He let his head drop back. His features slowly lost their expression. She waited and when he had nothing else to offer, she turned and called the sheriff.
It was not too difficult. The sentence was sixty days for malicious mischief. There had been no alternative fine offered. The lawyer rapidly proved that there should have been, and the fine was paid. In his clean new bandages and his filthy clothes, Barrows was led out past the glowering sheriff, ignoring him and his threat as to what the dirty bum could expect if he ever showed up in town again.
The girl was waiting outside. He stood stupidly at the top of the jailhouse steps while she spoke to the lawyer. Then the lawyer was gone and she touched his elbow. ‘ Come on, Hip.’
He followed like a wound-up toy, walking whither his feet had been pointed. They turned two corners and walked five blocks and then up the stone steps of a clean, dried spinster of a house with a bay window and coloured glass set into the main door. The girl opened the main door with one key and a door in the hallway with another. He found himself in the room with the bay window. It was high ceilinged, airy, clean.
For the first time he moved of his own volition. He turned around, slowly, looking at one wall after another. He put out his hand and lifted the corner of a dresser scarf, and let it fall. ‘Your room?’
‘Yours,’ she said. She came to him and put two keys on the dresser. ‘Your keys.’ She opened the top drawer. ‘Your socks and handkerchiefs.’ With her knuckles she rapped on each drawer in turn. ‘Shirts. Underclothes.’ She pointed to a door. ‘Two suits in there; I think they’ll fit. A robe. Slippers, shoes.’ She pointed to another door. ‘Bathroom. Lots of towels, lots of soap. A razor.’
‘Razor?’
‘Anyone who can have keys can have a razor,’ she said gently. ‘Get presentable, will you? I’ll be back in fifteen minutes. Do you know how long it is since you’ve eaten anything?’
He shook his head.
‘Four days. ‘Bye now.’
She slipped through the door and was gone, even as he fumbled for something to say to her. He looked at the door for a long time. Then he swore and fell limply back on the bed.
He scratched his nose and his hand slid down to his jaw. It was ragged, itchy. He half rose, muttered, ‘Damn if I will,’ and lay back. And then, somehow, he was in the bathroom, peering at himself in the mirror. He wet his hands, splashed water on his face, wiped the dirt off on to a towel and peered again. He grunted and reached for the soap.
He found the razor, he found the underclothes, the slacks, socks, slippers, shirt, jacket. When he looked into the mirror he wished he had a comb. When she elbowed the door open she put her packages on the top of the dresser and then she was smiling up at him, her hand out, the comb in it. He took it wordlessly and went and wet his head and combed it.
‘Come on, it’s all ready,’ she called from the other room. He emerged. She had taken the lamp off the night table and had spread out a thick oval platter on which was a lean, rare steak, a bottle of ale, a smaller bottle of stout, a split Idaho potato with butter melting in it, hot rolls in a napkin, a tossed salad in a small wooden bowl.

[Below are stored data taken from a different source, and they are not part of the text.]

--- flow/config.mk ---
export PLATFORM = sky130hd
export DESIGN_NAME = RCA_nbit
export DESIGN_NICKNAME = RCA_nbit
export VERILOG_FILES = /design/flow/design.v
export SDC_FILE = /design/flow/constraint.sdc
export NUM_CORES = 4
export LEC_CHECK = 1
export CORE_AREA = 10 10 77 77
export DIE_AREA = 0 0 87 87
--- flow/constraint.sdc ---
current_design RCA_nbit

set clk_period 15.5
set clk_io_pct 0.2

create_clock -name clk0 -period $clk_period

set non_clock_inputs [all_inputs -no_clocks]
set_input_delay [expr $clk_period * $clk_io_pct] -clock clk0 $non_clock_inputs
set_output_delay [expr $clk_period * $clk_io_pct] -clock clk0 [all_outputs]
--- flow/design.v ---
module RCA_nbit #(parameter N = 16) (
    input  [N-1:0] a,
    input  [N-1:0] b,
    input  cin,
    output [N-1:0] sum,
    output cout
);
wire [N:0] carry;  
assign carry[0] = cin;
assign cout = carry[N];
genvar i;
generate
    for (i = 0; i < N; i = i + 1) begin : fa_loop
        wire t1, t2, t3;
        xor G0 (t1, a[i], b[i]);
        xor G1 (sum[i], t1, carry[i]);
        and G2 (t2, a[i], b[i]);
        and G3 (t3, t1, carry[i]);
        or G4 (carry[i+1], t2, t3);
    end
endgenerate
endmodule
## design/flow/run.sh

```bash
#!/bin/bash
# OpenROAD 26Q1-2900-gdf79404cd8, Yosys 0.63+post, stock flow scripts
make -C /OpenROAD-flow-scripts/flow DESIGN_CONFIG=/design/flow/config.mk WORK_HOME=/design/flow/orfs finish
```

## design/flow/config.mk

```make
export PLATFORM = sky130hd
export DESIGN_NAME = sync_fifo
export DESIGN_NICKNAME = sync_fifo
export VERILOG_FILES = /design/flow/design.v
export SDC_FILE = /design/flow/constraint.sdc
export NUM_CORES = 4
export LEC_CHECK = 1
export CORE_UTILIZATION = 50
```

## design/flow/constraint.sdc

```tcl
current_design sync_fifo

set clk_period 5.4
set clk_io_pct 0.2

create_clock -name clk0 -period $clk_period [get_ports {clk}]

set non_clock_inputs [all_inputs -no_clocks]
set_input_delay [expr $clk_period * $clk_io_pct] -clock clk0 $non_clock_inputs
set_output_delay [expr $clk_period * $clk_io_pct] -clock clk0 [all_outputs]
```

## design/flow/design.v

```verilog
`timescale 1 ns / 1 ps
`default_nettype none
module sync_fifo
    #(
    parameter DATA_WIDTH = 8,
    parameter ADDR_WIDTH = 8
    )(
    clk,
    rst_n,
    wr_en,
    wr_full,
    wr_data,
    rd_en,
    rd_empty,
    rd_data,
    );    
    input wire clk;
    input wire rst_n;
    input wire wr_en;
    output wire wr_full;
    input wire [DATA_WIDTH-1:0] wr_data;
    input wire rd_en;
    output wire rd_empty;
    output reg [DATA_WIDTH-1:0] rd_data;
    reg [DATA_WIDTH-1:0] dbg_wr_data_illegal;
    reg [DATA_WIDTH-1:0] fifo_mem [(1 << ADDR_WIDTH)-1:0];
    reg [ADDR_WIDTH-1:0] wr_ptr;
    reg [ADDR_WIDTH-1:0] rd_ptr;
    reg [ADDR_WIDTH:0] qCount;
    wire enqueue;
    wire dequeue;
    assign wr_full  = (~rst_n) ? 1'b0 : (qCount == (1 << ADDR_WIDTH));
    assign rd_empty = (~rst_n) ? 1'b1 : (qCount == {ADDR_WIDTH{1'b0}});
    assign enqueue = wr_en && (~wr_full);
    assign dequeue = rd_en && (~rd_empty);
    always @(posedge clk or negedge rst_n) begin
        if (!rst_n) begin
            wr_ptr <= {ADDR_WIDTH{1'b0}};
            rd_ptr <= {ADDR_WIDTH{1'b0}};
            qCount <= {ADDR_WIDTH{1'b0}};
            rd_data <= {DATA_WIDTH{1'bz}};
        end
        else begin
            case ({enqueue,dequeue})
                2'b11: begin  
                    rd_data <= fifo_mem[rd_ptr];
                    fifo_mem[wr_ptr] <= wr_data;
                end
                2'b10: begin  
                    fifo_mem[wr_ptr] <= wr_data;
                    rd_data <= {DATA_WIDTH{1'bz}};
                end
                2'b01: begin  
                    rd_data <= fifo_mem[rd_ptr];
                end
                default: begin  
                    rd_data <= {DATA_WIDTH{1'bz}};
                    dbg_wr_data_illegal <= wr_data;
                end
            endcase
            qCount <= qCount + (enqueue - dequeue);
            wr_ptr <= wr_ptr + enqueue;
            rd_ptr <= rd_ptr + dequeue;
        end
    end
endmodule
`resetall
```

==> impl_metrics.yaml <==
# generated from flow reports
grt:
  track_usage_pct: 72.34
  grt_max_degree: 118
  grt_pass1_wl_um: 664200
  antenna_found_initial: 89
  grt_overflow: 0
  grt_pass1_vias: 66300
critical_path:
  worstSetupEndpointType: "flip-flop"
  crit_type: "reg -> reg"
  worstReg2RegStart: "rd_ptr[4]"
  required_ns: 6.09
  startpoint_type: "flip-flop"
  cp.arrival_ns: 6.45
  startpoint: "rd_ptr[4]"
  path_max_fanout: 40
outcome:
  failed_checks: "capacitance limit, slew limit, setup timing"
  outcome: "complete, but fails checks"
run:
  cap_violations: 8
  warning_count: 45
synth:
  synthCells: 4983
  synth-edff-count: 2048
  synth_warnings: 5
  async_flop_share_pct: 1.586
  ys_chip_area_um2: 80020
  netlist_area_um2: 80020
  yosys-top-cells-area: "edfxtp_1 77%, a22oi_1 4.2%, nand3_1 3.1%"
  synth_seq_share_pct: 77.88
  synth.top_cell.area_share_pct: 76.85
  synth_top_cell_by_area: "edfxtp_1"
  synth.distinct_cells: 77
  ys_cells: 4983
  synth.avg_cell_area_um2: 16.06
  top_cells_by_count: "2,048 x edfxtp_1, 488 x nand3_1, 447 x a22oi_1"
  synth.most_common_cell: "edfxtp_1"
  ys_seq_elements: 2081
  ys.flop_type: "edfxtp_1"
power_and_ir_drop:
  p_comb_share_pct: 21.0
  internal_power_w: 0.02832
  p_clk_share_pct: 35.6
  power_leakage_nw: 29.49
  power.switching_w: 0.01411
  peakVddDrop_uv: 565.3
  pwr-share-seq_pct: 43.4
  power.density_nw_per_um2: 449.8
  p_sw_share_pct: 33.26
  total_power_w: 0.04244
cts:
  htree_levels: 4
  cts_hold_buf: 0
  insertion_delay_ns: 0.90
  clockBufferDepth: 3
  cts_setup_buffers: 0
  cts_tree: "done"
  root_buffer: "clkbuf_16"
  post_cts_resized: 0
  path_clk_slew_ns: 0.06
  clock_sinks: 2081
  cts_made_buffers: 208
floorplanning:
  die-height_um: 402.1
  core_um2: 158600
  rows: 146
  ios: 22
  die_x_um: 402.1
  fp_util_pct: 50.47
  dieArea_um2: 161700
route:
  drt-initial-drc-count: 10500
  drt_wl_total_um: 519600
  vias: 67810
  viasPerCell: 8.619
  antenna_left: 0
  route.detailed.drc: 0
  wire_per_inst_um: 66.04
  first_pass_iters: 11
placed_design:
  dp_worst_setup_slack_ns: 0.2830
  place_hpwl_um: 341300
  port-buffer-count: 21
  routabilityCongestion: 1.269
sta:
  maxSlewHeadroom_pct: -23.29
  setup_viol: 3
  timing.fmax_mhz: 173.4
  worst_slew_pin_slew_ns: 1.847
  worst_slack_ns: -0.3679
  rsz0062_at_grt: "false"
  slew_viol_final: 36
  layout_min_cycle_time_ns: 5.768
  finalSetupTns_ns: -0.6998
  hold_violations: 0
  fin_worst_skew_ns: 0.07723
  fin_crit_sh_pct: 106.8
hold_path:
  hold_class: "in -> async"
final_layout:
  fillers: 11580
  area_growth_pct: 17.90
  layout-drive-gt1-share_pct: 18.70
  utilization_pct: 59.50
==> cell families (layout without fill, tap and decap cells) <==
logic type,Yosys count,after routing,share of synthesized area (%)
DFF,2081,2081,77.88
AOI/OAI and AO/OA,1058,1058,9.997
adders and majority gates,14,14,0.2283
other,0,138,0
and+or+nand+nor,1400,1400,9.147
muxes,1,1,0.01251
buffers and inverters,404,1079,2.459
xor gates and xnor gates,25,25,0.2736
==> power by group through the flow <==
stage / Combinational [W] / Clock [W] / Sequential, W
after CTS: 0.00777 / 0.0149 / 0.0184
after global routing: 0.00827 / 0.0155 / 0.0184
final: 0.00890 / 0.0151 / 0.0184
==> state kept, by name (all words and copies together), names as in the netlist <==
signal,flops
fifo_mem,2048
qCount,9
rd_data,8
rd_ptr,8
wr_ptr,8
==> stage by stage <==
stage	instances	hold WS [ns]	area (um^2)
after floorplan	4983	0.4766	80020
after global placement	7335	0.5367	86920
after detailed placement	7337	0.5009	86950
after CTS	7728	0.1446	93980
after global routing	7816	0.1991	94220
final	7868	0.1540	94350
==> layout make-up <==
class	count	area, um^2	area share, %
Sequential cell	2081	62330	66.07
Multi-Input combinational cell	2498	16120	17.08
Timing Repair Buffer	680	5901	6.254
Clock buffer	257	5439	5.765
Tap cell	2072	2592	2.748
Clock inverter	134	1589	1.684
Antenna cell	138	345.3	0.3660
Inverter	8	30.03	0.03183
==> cells in the final DEF, fill, tap and decap left out, types with 80 or more instances in the layout <==
cell and count:
o22ai_1 168, a21oi_1 80, nor2_1 382, nand3_1 488, nand4_1 161, a32oi_1 131
a22oi_1 446, buf_4 602, diode_2 138, nand2_1 83, clkbuf_16 208, edfxtp_1 2048
==> worst max-delay path, cell delays in order, from the launching register on <==
cell     delay, ns
dfrtp_2       0.86
buf_4         0.37
and4b_4       0.42
buf_12        0.31
a22oi_1       0.92
o22ai_1       0.32
nor4_1        1.40
nand4_1       0.30
nor4_1        0.40
a31oi_1       0.13
==> final timing paths <==
path                              endpoint  slack (ns)  cells after the start
worst min register to register   qCount[0]        0.52                      1
min in group clk0                qCount[0]        0.52                      1
worst min-delay path             qCount[1]        0.15                      1
worst max register to register  rd_data[7]       -0.37                      9
max in group asynchronous       rd_data[2]        4.47                      2
worst max-delay path            rd_data[7]       -0.37                      9
==> per-layer routing <==
metal	GRT usage, %	routed length, um	vias to the layer above
met4	62.71	68820	264
met5	63.40	10400	-
met1	69.63	132400	32060
li1	-	-	21710
met2	80.03	187900	10160
met3	71.63	120100	3625
Power and IR drop assume default switching activity.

‘I don’t want nothing,’ he said, and abruptly fell to. There was nothing in the world then but the good food filling his mouth and throat, the tingle of ale and the indescribable magic of the charcoal crust.

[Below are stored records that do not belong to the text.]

File: run.sh
#!/bin/bash
# OpenROAD 26Q1-2900-gdf79404cd8, Yosys 0.63+post, stock flow scripts
make -C /OpenROAD-flow-scripts/flow DESIGN_CONFIG=/design/flow/config.mk WORK_HOME=/design/flow/orfs finish
File: config.mk
export PLATFORM = sky130hd
export DESIGN_NAME = fifo1
export DESIGN_NICKNAME = fifo1
export VERILOG_FILES = /design/flow/design.v
export SDC_FILE = /design/flow/constraint.sdc
export NUM_CORES = 4
export LEC_CHECK = 1
export CORE_UTILIZATION = 30
File: constraint.sdc
current_design fifo1

set clk_period 4.0
set clk_io_pct 0.2

create_clock -name clk0 -period $clk_period [get_ports {rd_clk}]
create_clock -name clk1 -period $clk_period [get_ports {wr_clk}]

set non_clock_inputs [all_inputs -no_clocks]
set_input_delay [expr $clk_period * $clk_io_pct] -clock clk0 $non_clock_inputs
set_output_delay [expr $clk_period * $clk_io_pct] -clock clk0 [all_outputs]
File: design.v
`timescale 1 ns / 1 ps
`default_nettype none
module fifo1
    #(
    parameter DSIZE = 8,
    parameter ASIZE = 4
    )(
    output wire [DSIZE-1:0] rd_data,
    output wire wr_full,
    output wire rd_empty,
    input wire [DSIZE-1:0] wr_data,
    input wire wr_en, wr_clk, wr_rst_n,
    input wire rd_en, rd_clk, rd_rst_n
    );
    wire [ASIZE-1:0] wr_addr, rd_addr;
    wire [ASIZE:0] wr_grayptr, rd_grayptr, wq2_rd_ptr, rq2_wr_ptr;
    sync_r2w sync_r2w (.wq2_rd_ptr(wq2_rd_ptr), .rd_grayptr(rd_grayptr),
    .wr_clk(wr_clk), .wr_rst_n(wr_rst_n));
    sync_w2r sync_w2r (.rq2_wr_ptr(rq2_wr_ptr), .wr_grayptr(wr_grayptr),
    .rd_clk(rd_clk), .rd_rst_n(rd_rst_n));
    fifomem #(DSIZE, ASIZE) fifomem
    (.rd_data(rd_data), .wr_data(wr_data),
    .wr_addr(wr_addr), .rd_addr(rd_addr),
    .wr_en(wr_en), .wr_full(wr_full), .wr_clk(wr_clk),
    .rd_en(rd_en), .rd_empty(rd_empty), .rd_clk(rd_clk));
    rd_ptr_empty #(ASIZE) rd_ptr_empty
    (.rd_empty(rd_empty),
    .rd_addr(rd_addr),
    .rd_grayptr(rd_grayptr), .rq2_wr_ptr(rq2_wr_ptr),
    .rd_en(rd_en), .rd_clk(rd_clk),
    .rd_rst_n(rd_rst_n));
    wr_ptr_full #(ASIZE) wr_ptr_full
    (.wr_full(wr_full), .wr_addr(wr_addr),
    .wr_grayptr(wr_grayptr), .wq2_rd_ptr(wq2_rd_ptr),
    .wr_en(wr_en), .wr_clk(wr_clk),
    .wr_rst_n(wr_rst_n));
endmodule
`resetall
`timescale 1 ns / 1 ps
`default_nettype none
module fifomem 
    #(
    parameter DATASIZE = 8,  
    parameter ADDRSIZE = 4  
    )(
    output wire [DATASIZE-1:0] rd_data,
    input wire [DATASIZE-1:0] wr_data,
    input wire [ADDRSIZE-1:0] wr_addr, rd_addr,
    input wire wr_en, wr_full, wr_clk,
    input wire rd_en, rd_empty, rd_clk
    );
    localparam DEPTH = 1<<ADDRSIZE;
    reg [DATASIZE-1:0] mem [0:DEPTH-1];
    reg [DATASIZE-1:0] rd_data_t;
    reg wr_ack, rd_ack;
    always @(posedge rd_clk) begin
        if (rd_en && !rd_empty) begin
            rd_data_t <=  mem[rd_addr];
            rd_ack <= 1;
        end
        else begin
            rd_ack <= 0;
            rd_data_t <=  {DATASIZE{1'bz}};
        end
    end
    assign rd_data = rd_data_t;
    always @(posedge wr_clk) begin
        if (wr_en && !wr_full) begin
            mem[wr_addr] <=  wr_data;
            wr_ack <= 1;
        end
        else begin
            wr_ack <= 0;
        end
    end
endmodule
`resetall
`timescale 1 ns / 1 ps
`default_nettype none
module rd_ptr_empty
    #(
    parameter ADDRSIZE = 4
    )(
    output reg rd_empty,
    output wire [ADDRSIZE-1:0] rd_addr,
    output reg [ADDRSIZE :0] rd_grayptr,
    input wire [ADDRSIZE :0] rq2_wr_ptr,
    input wire rd_en, rd_clk, rd_rst_n
    );
    reg [ADDRSIZE:0] rd_ptr;
    wire [ADDRSIZE:0] rd_grayptr_next, rd_ptr_next;
    wire rd_empty_val;
    always @(posedge rd_clk or negedge rd_rst_n) begin
        if (!rd_rst_n)
            {rd_ptr, rd_grayptr} <=  0;
        else
            {rd_ptr, rd_grayptr} <=  {rd_ptr_next, rd_grayptr_next};
    end
    assign rd_addr = rd_ptr[ADDRSIZE-1:0];
    assign rd_ptr_next = rd_ptr + (rd_en & ~rd_empty);
    assign rd_grayptr_next = (rd_ptr_next>>1) ^ rd_ptr_next;
    assign rd_empty_val = (rd_grayptr_next == rq2_wr_ptr);
    always @(posedge rd_clk or negedge rd_rst_n) begin
        if (!rd_rst_n)
            rd_empty <=  1'b1;
        else
            rd_empty <=  rd_empty_val;
    end
endmodule
`resetall
`timescale 1 ns / 1 ps
`default_nettype none
module sync_r2w  
    #(
    parameter ADDRSIZE = 4
    )(
    output reg [ADDRSIZE:0] wq2_rd_ptr,
    input wire [ADDRSIZE:0] rd_grayptr,
    input wire wr_clk, wr_rst_n
    );
    reg [ADDRSIZE:0] wq1_rd_ptr;
    always @(posedge wr_clk or negedge wr_rst_n) begin
        if (!wr_rst_n)
            {wq2_rd_ptr,wq1_rd_ptr} <=  0;
        else
            {wq2_rd_ptr,wq1_rd_ptr} <=  {wq1_rd_ptr,rd_grayptr};
    end
endmodule
`resetall
`timescale 1 ns / 1 ps
`default_nettype none
module sync_w2r  
    #(
    parameter ADDRSIZE = 4
    )(
    output reg [ADDRSIZE:0] rq2_wr_ptr,
    input wire [ADDRSIZE:0] wr_grayptr,
    input wire rd_clk,
    input wire rd_rst_n
    );
    reg [ADDRSIZE:0] rq1_wr_ptr;
    always @(posedge rd_clk or negedge rd_rst_n) begin
        if (!rd_rst_n)
            {rq2_wr_ptr,rq1_wr_ptr} <=  0;
        else
            {rq2_wr_ptr,rq1_wr_ptr} <=  {rq1_wr_ptr,wr_grayptr};
    end
endmodule
`resetall
`timescale 1 ns / 1 ps
`default_nettype none
module wr_ptr_full
    #(
    parameter ADDRSIZE = 4
    )(
    output reg wr_full,
    output wire [ADDRSIZE-1:0] wr_addr,
    output reg [ADDRSIZE :0] wr_grayptr,
    input wire [ADDRSIZE :0] wq2_rd_ptr,
    input wire wr_en, wr_clk, wr_rst_n
    );
    reg [ADDRSIZE:0] wr_ptr;
    wire [ADDRSIZE:0] wr_grayptr_next, wr_ptr_next;
    wire wr_full_val;
    always @(posedge wr_clk or negedge wr_rst_n) begin
        if (!wr_rst_n)
            {wr_ptr, wr_grayptr} <=  0;
        else
            {wr_ptr, wr_grayptr} <=  {wr_ptr_next, wr_grayptr_next};
    end
    assign wr_addr = wr_ptr[ADDRSIZE-1:0];
    assign wr_ptr_next = wr_ptr + (wr_en & ~wr_full);
    assign wr_grayptr_next = (wr_ptr_next>>1) ^ wr_ptr_next;
    assign wr_full_val = (wr_grayptr_next == {~wq2_rd_ptr[ADDRSIZE:ADDRSIZE-1],wq2_rd_ptr[ADDRSIZE-2:0]});
    always @(posedge wr_clk or negedge wr_rst_n) begin
        if (!wr_rst_n)
            wr_full <=  1'b0;
        else
            wr_full <=  wr_full_val;
    end
endmodule
`resetall
==> ci_impl_report.md <==
## Synthesis and layout report

| Metric | Value |
|---|---|
| Status | `finished, final reports clean` |
| Routed vias | `3038` |
| DR pass1 iterations | `4` |
| PortBufs | `22` |
| CTS sink cnt | `around 180` |
| Number of cells in Yosys stat | `~320` |
| Site row count | `between 50 and 60` |
| Tightest Hold Check Type | `reg2reg` |
| Log Warnings | `26` |
| Crit path DRT | `4310 ps` |
| Met1 wire length | `4745 um` |
| Clock Pin Slew Worst Setup and Hold Paths | `around 70 ps` |
| Reg power frac | `0.437` |
| Top-area cell share | `0.5907` |
| Die y size | `roughly 150 um` |
| Sequential-to-total area share from yosys stat | `0.7693` |
| Power density cells | `approximately 760 nW/um^2` |
| Sw power | `1.704 mW` |
| Total track usage | `0.1244` |
| FILL cells | `between 1500 and 2000` |
| Post-Syn Instances | `approximately 320` |
| Postcts setup bufs | `0` |
| Clk pwr share | `0.308` |
| Comb pwr share | `0.255` |
| Yosys chip area | `between 6000 and 7000 sq um` |
| Initial antenna violation count | `0` |
| Xor/xnor share | `0.03788` |
| Routed Antenna Nets | `0` |
| Routed Wire Length | `about 12000 um` |
| CP Capture Type | `flip-flop` |
| Fa+ha+maj area frac | `0.007691` |
| Mux cell area share after synthesis | `0.1107` |
| Fin. max-slew vios | `0` |
| DIE AREA | `around 22000 sq um` |
| Global-route wire length before repair | `roughly 19000 um` |
| Yosys warnings | `6` |
| CTS tree | `done` |
| Share of layout cells above drive strength 1 | `0.2251` |
| Seq. cell area | `around 5000 sq um` |
| Rel. slew slack | `0.3194` |
| DR iter-0 viols | `roughly 140` |
| FP Util | `0.3076` |
| Logic area | `between 1000 and 1500 sq um` |
| HPWL after detailed placement | `roughly 7400 um` |
| Core ar. | `21150 sq um` |
| # hold bufs at CTS | `0` |
| # DRC | `0` |
| Final setup skew | `around 7.7 ps` |
| Cell type with the largest total area | `edfxtp_1` |
| Vias/cell | `between 4 and 5` |
| I/O pin cnt | `24` |
| Die width | `approximately 150 um` |
| Maximum vdd drop | `about 0.28 mV` |
| Max-Cap Viols | `0` |
| GPL Wtd Cong | `roughly 0.8` |
| WL met2 | `about 5800 um` |
| Top routing layer in use | `met4` |
| Avg Inst Size Synth | `around 20 sq um` |
| Area of the mapped netlist | `~6500 sq um` |
| Yosys reg bits | `roughly 180` |
| Fin. Hold Viols | `0` |
| Net Sw Frac | `0.2858` |
| Antenna cell count | `0` |
| RSZ-0062 raised after global routing | `false` |
| Largest net degree at the start of global routing | `36` |
| Int Pwr | `between 4 and 5 mW` |
| Worst-margin pin slew | `approximately 1000 ps` |
| AO/OA Area Share | `0.02442` |
| Library cells used by synthesis | `30` |
| Comb area leader | `multiplexers` |
| Area grow syn2layout | `19.94%` |
| Largest cells by area | `edfxtp_1 (59%), dfrtp_1 (15%), mux4_2 (11%)` |
| Hold_ws | `approximately 220 ps` |
| Worst Setup Path Type | `in2reg` |
| Simple-Gate Fraction of Synth Area | `0.03730` |
| Leakage power | `roughly 2.7 nW` |
| Arr. time, crit path | `between 3000 and 4000 ps` |
| Gr ovfl total | `0` |
| Worst Path Max Fanout | `5` |
| Met3 WL | `approximately 1200 um` |
| Sum of negative setup slack | `0 ps` |
| Vias in the first global route | `between 3000 and 4000` |
| Wire per inst | `approximately 18 um` |
| Critical path launch point type | `primary input` |
| # resized after CTS | `0` |
| Final Setup Violations | `0` |
-- cell usage after synthesis (all sizes together) --
| master | number |
|---|---|
| buf | 9 |
| mux4 | 32 |
| nand2b | 2 |
| and2b | 1 |
| clkbuf | 6 |
| a22oi | 16 |
| a21boi | 2 |
| nand2 | 9 |
| dfstp | 1 |
| nand3b | 2 |
| dfrtp | 39 |
| or3 | 4 |
| and2 | 1 |
| ha | 4 |
| xnor2 | 10 |
| dfxtp | 8 |
| inv | 4 |
| a221oi | 2 |
| nor3 | 4 |
| nor2b | 3 |
| xor3 | 1 |
| nand3 | 8 |
| xor2 | 12 |
| and3 | 1 |
| nor2 | 13 |
| xnor3 | 1 |
| edfxtp | 128 |
| or3b | 1 |
-- worst paths after layout --
kind	to	start	cells past startpoint	slack (ps)
min reg2reg	sync_r2w.wq1_rd_ptr[2]$_DFF_PN0_	rd_ptr_empty.rd_grayptr[2]$_DFF_PN0_	0	220
max in group asynchronous	rd_ptr_empty.rd_empty$_DFF_PN1_	rd_rst_n	2	2880
min in group clk0	sync_w2r.rq2_wr_ptr[3]$_DFF_PN0_	sync_w2r.rq1_wr_ptr[3]$_DFF_PN0_	0	340
max in group clk0	rd_ptr_empty.rd_empty$_DFF_PN1_	rd_en	8	1280
min	sync_r2w.wq1_rd_ptr[2]$_DFF_PN0_	rd_ptr_empty.rd_grayptr[2]$_DFF_PN0_	0	220
max	wr_ptr_full.wr_full$_DFF_PN0_	wr_en	8	1190
max reg2reg	rd_ptr_empty.rd_empty$_DFF_PN1_	rd_ptr_empty.rd_ptr[0]$_DFF_PN0_	6	1440
min in group asynchronous	sync_r2w.wq2_rd_ptr[0]$_DFF_PN0_	wr_rst_n	1	560
-- logic make-up (layout without fill, tap and decap cells) --
family	Yosys count	count (layout)
flip-flops	176	176
AND/OR/NAND/NOR	49	49
multiplexers	32	32
XOR/XNOR	24	24
AND-OR/OR-AND	20	20
buffers and inverters	19	77
adder cells (fa/ha/maj)	4	4
-- registers in the layout, indices dropped and copies added (netlist names) --
| signal | cells |
|---|---|
| fifomem.mem | 128 |
| fifomem.rd_data_t | 8 |
| rd_ptr_empty.rd_grayptr | 5 |
| sync_r2w.wq1_rd_ptr | 5 |
| sync_r2w.wq2_rd_ptr | 5 |
| sync_w2r.rq1_wr_ptr | 5 |
| sync_w2r.rq2_wr_ptr | 5 |
| wr_ptr_full.wr_grayptr | 5 |
| rd_ptr_empty.rd_ptr | 4 |
| wr_ptr_full.wr_ptr | 4 |
| rd_ptr_empty.rd_empty | 1 |
| wr_ptr_full.wr_full | 1 |
-- stage by stage --
step           power (mW)  instance area (sq um)  cells  setup slack [ps]  utilization
4_1_cts             6.047                   7805    657              1221       0.3690
3_3_place_gp        4.153                   7118    621             842.2       0.3365
6_report            5.963                   7805    657              1192       0.3690
3_5_place_dp        4.172                   7118    621             757.5       0.3365
5_1_grt             6.281                   7805    657             985.3       0.3690
2_1_floorplan       3.678                   6507    324              1461            -
-- worst max-delay path, stage by stage --
cell and delay, ps:
clkdlybuf4s50_1 460, nor2b_1 350, ha_1 270, ha_1 270, nand3_1 110, xnor2_1 200
or3_1 370, a221oi_1 290
-- final cells by class --
| cell class | instances | area share |
|---|---|---|
| well taps | 275 | 0.04408 |
| flip-flops and latches | 176 | 0.6416 |
| multi-input cells | 129 | 0.1818 |
| clock inverters | 15 | 0.02340 |
| repair buffers | 37 | 0.04264 |
| clock buffers | 21 | 0.06460 |
| inverters | 4 | 0.001924 |
-- power by group through the flow --
stage	logic [mW]	registers [mW]	clock network [mW]
4_1_cts	1.55	2.62	1.88
5_1_grt	1.67	2.66	1.95
6_report	1.52	2.60	1.84
-- layout by cell type (no fill, tap or decap), types with 2 or more instances in the layout --
cell type and instances:
edfxtp_1 128, clkdlybuf4s50_1 22, clkinvlp_4 2, inv_6 3
nand2b_1 2, buf_4 15, inv_1 4, nand2_1 9
mux4_2 32, xnor2_1 9, a22oi_1 16, clkbuf_16 20
dfxtp_1 8, nor2_1 13, bufinv_16 3, clkinv_4 3
a21boi_0 2, nand3b_1 2, xor2_1 12, nor3_1 4
clkinv_2 2, or3_1 4, nand3_1 8, nor2b_1 3
ha_1 4, dfrtp_1 38
-- per-layer routing --
layer / global-route usage / vias to the layer above
li1: - / 1357
met1: 0.1612 / 1526
met2: 0.1893 / 142
met3: 0.07426 / 13
met4: 0.02092 / 0
met5: 0 / -
Power and IR drop assume default switching activity.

When the plate was empty, it and the table suddenly wanted to fly upward at his head. He toppled forward, caught the sides of the table and held it away from him. He trembled violently. She spoke from behind him, ‘All right. It’s all right,’ and put her hands on his shoulders, pressed him back into his chair. He tried to raise his hand and failed. She wiped his clammy forehead and upper lip with the napkin.
In time, his eyes opened. He looked round for her, found her sitting on the edge of the bed, watching him silently. He grinned sheepishly. ‘
She rose. ‘You’ll be all right now. You’d better turn in. Good night!’
She was in the room, she was out of it. She had been with him, he was alone. It made a change which was too important to tolerate and too large to understand. He looked from the door to the bed and said ‘Good night,’ only because they were the last words she had said, and they hung shimmering in the silence.
He put his hands on the chair arms and forced his legs to cooperate. He could stand but that was all. He fell forward and sidewise, curling up to miss the table as he went down. He lay across the counterpane and blackness came.